*** Opening Records provided ***

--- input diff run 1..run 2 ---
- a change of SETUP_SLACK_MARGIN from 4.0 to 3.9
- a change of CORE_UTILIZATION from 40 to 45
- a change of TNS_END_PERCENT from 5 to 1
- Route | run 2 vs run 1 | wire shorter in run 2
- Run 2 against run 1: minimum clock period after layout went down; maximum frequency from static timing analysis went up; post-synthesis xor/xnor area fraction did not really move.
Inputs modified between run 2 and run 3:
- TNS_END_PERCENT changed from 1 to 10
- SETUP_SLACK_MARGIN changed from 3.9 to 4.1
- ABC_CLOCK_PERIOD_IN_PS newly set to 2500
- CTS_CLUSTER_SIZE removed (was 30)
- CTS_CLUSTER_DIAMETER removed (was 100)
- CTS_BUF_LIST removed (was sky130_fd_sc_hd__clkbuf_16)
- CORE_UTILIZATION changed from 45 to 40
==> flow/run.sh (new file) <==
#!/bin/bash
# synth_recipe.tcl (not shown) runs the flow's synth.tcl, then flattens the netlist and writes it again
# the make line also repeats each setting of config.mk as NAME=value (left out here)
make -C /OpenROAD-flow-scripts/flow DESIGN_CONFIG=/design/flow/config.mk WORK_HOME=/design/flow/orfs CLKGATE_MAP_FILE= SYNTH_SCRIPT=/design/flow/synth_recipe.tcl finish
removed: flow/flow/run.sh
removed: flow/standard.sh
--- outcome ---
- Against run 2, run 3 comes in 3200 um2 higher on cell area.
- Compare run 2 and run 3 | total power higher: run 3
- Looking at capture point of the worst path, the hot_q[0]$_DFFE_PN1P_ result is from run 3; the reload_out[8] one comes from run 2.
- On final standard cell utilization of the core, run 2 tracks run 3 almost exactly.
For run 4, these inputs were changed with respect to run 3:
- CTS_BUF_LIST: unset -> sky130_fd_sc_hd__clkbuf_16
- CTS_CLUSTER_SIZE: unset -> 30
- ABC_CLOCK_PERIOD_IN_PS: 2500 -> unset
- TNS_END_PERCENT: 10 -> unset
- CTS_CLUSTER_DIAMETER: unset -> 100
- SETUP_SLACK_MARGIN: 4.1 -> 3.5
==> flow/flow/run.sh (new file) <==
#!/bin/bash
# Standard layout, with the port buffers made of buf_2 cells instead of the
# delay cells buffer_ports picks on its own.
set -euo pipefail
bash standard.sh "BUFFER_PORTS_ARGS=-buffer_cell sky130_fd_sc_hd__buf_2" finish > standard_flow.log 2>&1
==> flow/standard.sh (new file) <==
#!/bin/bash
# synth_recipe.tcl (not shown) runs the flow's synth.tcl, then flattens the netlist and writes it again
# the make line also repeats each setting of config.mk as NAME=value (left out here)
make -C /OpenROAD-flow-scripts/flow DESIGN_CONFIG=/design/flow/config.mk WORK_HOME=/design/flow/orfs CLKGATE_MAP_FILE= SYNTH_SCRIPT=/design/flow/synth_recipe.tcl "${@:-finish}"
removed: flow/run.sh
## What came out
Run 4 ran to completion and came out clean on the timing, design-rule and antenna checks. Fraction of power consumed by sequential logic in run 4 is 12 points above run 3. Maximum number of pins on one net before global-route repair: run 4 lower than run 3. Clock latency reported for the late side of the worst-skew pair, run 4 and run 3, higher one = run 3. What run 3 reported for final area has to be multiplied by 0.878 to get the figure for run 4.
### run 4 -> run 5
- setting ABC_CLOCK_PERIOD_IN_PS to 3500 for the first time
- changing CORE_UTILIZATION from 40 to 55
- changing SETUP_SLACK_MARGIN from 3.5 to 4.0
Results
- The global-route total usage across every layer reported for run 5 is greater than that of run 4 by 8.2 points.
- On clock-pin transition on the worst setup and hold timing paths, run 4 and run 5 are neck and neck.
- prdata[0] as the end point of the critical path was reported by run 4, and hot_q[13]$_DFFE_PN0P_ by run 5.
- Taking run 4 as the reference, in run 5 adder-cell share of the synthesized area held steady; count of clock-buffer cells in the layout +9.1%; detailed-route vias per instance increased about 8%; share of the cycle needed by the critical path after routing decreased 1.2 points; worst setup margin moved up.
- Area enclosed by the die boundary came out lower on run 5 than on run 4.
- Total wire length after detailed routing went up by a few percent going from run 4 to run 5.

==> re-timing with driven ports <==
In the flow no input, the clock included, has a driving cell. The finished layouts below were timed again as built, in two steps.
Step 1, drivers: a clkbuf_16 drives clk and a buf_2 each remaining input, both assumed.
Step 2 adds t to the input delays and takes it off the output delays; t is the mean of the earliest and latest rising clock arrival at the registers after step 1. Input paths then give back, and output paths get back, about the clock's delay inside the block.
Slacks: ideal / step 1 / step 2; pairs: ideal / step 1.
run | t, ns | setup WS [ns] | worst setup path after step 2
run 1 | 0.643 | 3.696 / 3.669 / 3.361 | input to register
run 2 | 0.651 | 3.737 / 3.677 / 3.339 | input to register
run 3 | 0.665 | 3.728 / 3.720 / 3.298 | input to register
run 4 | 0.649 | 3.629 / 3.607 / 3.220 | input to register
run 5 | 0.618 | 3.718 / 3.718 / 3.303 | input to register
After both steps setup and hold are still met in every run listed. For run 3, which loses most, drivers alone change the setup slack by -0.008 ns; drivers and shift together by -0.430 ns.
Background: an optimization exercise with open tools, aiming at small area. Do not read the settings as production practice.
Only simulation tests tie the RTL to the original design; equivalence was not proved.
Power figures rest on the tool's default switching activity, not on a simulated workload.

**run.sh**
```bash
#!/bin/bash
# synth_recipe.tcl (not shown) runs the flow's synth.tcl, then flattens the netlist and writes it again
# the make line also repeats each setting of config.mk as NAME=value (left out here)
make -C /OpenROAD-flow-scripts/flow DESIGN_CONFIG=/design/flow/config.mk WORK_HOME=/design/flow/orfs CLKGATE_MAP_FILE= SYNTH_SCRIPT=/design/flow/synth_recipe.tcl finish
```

*** Closing Records provided ***
*** Opening Records provided ***

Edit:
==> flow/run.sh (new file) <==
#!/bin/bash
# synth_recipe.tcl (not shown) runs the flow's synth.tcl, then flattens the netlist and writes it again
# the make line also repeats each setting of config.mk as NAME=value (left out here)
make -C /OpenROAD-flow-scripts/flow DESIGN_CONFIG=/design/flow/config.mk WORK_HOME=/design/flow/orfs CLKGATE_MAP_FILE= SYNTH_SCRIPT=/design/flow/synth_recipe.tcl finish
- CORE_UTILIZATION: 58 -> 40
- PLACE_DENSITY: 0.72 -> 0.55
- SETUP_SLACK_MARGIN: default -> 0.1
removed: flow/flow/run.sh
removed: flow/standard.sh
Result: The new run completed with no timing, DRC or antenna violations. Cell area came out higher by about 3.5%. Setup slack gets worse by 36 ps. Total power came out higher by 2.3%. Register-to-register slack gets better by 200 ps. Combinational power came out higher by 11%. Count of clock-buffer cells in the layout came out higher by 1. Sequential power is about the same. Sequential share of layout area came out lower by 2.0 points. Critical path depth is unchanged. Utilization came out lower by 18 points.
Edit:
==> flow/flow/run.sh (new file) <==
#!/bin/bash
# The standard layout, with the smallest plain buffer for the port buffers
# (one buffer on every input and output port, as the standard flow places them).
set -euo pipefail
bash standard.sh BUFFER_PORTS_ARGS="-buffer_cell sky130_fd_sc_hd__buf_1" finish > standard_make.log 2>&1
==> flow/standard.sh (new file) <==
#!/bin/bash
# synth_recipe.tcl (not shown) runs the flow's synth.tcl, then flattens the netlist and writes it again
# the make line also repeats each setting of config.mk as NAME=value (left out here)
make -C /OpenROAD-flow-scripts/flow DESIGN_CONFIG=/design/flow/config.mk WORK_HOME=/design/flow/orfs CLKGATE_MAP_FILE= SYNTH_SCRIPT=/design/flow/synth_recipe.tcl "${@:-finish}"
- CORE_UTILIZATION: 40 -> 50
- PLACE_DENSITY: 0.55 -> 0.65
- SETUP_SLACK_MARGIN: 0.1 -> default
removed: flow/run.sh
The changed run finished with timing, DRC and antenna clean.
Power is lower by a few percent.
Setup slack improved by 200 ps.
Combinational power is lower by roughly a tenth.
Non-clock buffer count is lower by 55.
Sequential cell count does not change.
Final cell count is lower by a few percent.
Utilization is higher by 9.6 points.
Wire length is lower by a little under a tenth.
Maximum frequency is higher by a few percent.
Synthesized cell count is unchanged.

*** Closing Records provided ***
*** Opening Records provided ***

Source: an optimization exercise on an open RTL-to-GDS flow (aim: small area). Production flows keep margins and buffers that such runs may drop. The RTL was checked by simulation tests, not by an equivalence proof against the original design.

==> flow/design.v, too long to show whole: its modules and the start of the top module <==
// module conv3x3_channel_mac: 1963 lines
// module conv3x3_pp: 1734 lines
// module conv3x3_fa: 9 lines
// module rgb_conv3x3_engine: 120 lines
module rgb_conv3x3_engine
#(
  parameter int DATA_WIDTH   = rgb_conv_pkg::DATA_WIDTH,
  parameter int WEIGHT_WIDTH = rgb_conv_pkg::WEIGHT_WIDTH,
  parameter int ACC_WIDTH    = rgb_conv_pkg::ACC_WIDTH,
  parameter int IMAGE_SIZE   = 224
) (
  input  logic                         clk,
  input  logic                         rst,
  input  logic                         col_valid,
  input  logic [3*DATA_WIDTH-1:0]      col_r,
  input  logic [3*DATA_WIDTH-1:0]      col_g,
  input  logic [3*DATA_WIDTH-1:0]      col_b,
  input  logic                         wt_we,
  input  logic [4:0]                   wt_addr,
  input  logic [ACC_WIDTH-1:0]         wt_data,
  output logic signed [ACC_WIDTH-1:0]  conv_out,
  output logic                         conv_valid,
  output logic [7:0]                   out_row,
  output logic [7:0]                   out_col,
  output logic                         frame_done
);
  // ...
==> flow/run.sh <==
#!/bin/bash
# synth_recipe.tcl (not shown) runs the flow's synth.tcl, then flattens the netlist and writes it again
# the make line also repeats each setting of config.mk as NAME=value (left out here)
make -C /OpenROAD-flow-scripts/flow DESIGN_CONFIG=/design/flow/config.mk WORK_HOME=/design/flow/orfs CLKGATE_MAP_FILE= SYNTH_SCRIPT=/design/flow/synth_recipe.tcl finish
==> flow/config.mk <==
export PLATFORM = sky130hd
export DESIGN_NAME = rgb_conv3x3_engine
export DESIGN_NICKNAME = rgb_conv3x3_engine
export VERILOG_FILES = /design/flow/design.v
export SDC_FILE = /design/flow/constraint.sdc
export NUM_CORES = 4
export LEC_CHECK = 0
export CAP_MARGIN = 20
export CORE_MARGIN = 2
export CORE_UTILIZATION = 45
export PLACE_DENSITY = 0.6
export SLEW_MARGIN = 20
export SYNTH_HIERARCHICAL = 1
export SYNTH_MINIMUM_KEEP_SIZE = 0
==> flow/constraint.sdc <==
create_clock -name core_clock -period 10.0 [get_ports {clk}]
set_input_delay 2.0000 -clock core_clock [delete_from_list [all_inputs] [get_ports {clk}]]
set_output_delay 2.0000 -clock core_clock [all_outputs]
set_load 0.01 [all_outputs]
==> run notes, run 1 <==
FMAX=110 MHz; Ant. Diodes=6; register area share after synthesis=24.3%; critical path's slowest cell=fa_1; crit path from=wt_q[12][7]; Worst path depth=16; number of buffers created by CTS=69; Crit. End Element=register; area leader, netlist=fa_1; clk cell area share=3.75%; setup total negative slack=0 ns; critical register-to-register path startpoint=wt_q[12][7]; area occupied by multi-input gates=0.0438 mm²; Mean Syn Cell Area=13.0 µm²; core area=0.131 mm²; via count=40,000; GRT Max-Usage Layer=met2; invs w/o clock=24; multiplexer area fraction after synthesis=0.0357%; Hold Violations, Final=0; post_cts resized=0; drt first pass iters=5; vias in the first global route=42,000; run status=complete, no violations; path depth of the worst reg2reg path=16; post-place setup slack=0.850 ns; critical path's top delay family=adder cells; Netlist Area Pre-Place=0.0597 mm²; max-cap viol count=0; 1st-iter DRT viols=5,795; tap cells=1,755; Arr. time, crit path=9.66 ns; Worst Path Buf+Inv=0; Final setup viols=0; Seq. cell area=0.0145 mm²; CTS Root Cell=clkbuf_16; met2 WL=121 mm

*** Closing Records provided ***

What to do:
Set down exactly the lines of the data above, beginning with the line that has "## What came out" and ending with the line that has "- On clock-pin", and no others.

Task result:
## What came out
Run 4 ran to completion and came out clean on the timing, design-rule and antenna checks. Fraction of power consumed by sequential logic in run 4 is 12 points above run 3. Maximum number of pins on one net before global-route repair: run 4 lower than run 3. Clock latency reported for the late side of the worst-skew pair, run 4 and run 3, higher one = run 3. What run 3 reported for final area has to be multiplied by 0.878 to get the figure for run 4.
### run 4 -> run 5
- setting ABC_CLOCK_PERIOD_IN_PS to 3500 for the first time
- changing CORE_UTILIZATION from 40 to 55
- changing SETUP_SLACK_MARGIN from 3.5 to 4.0
Results
- The global-route total usage across every layer reported for run 5 is greater than that of run 4 by 8.2 points.
- On clock-pin transition on the worst setup and hold timing paths, run 4 and run 5 are neck and neck.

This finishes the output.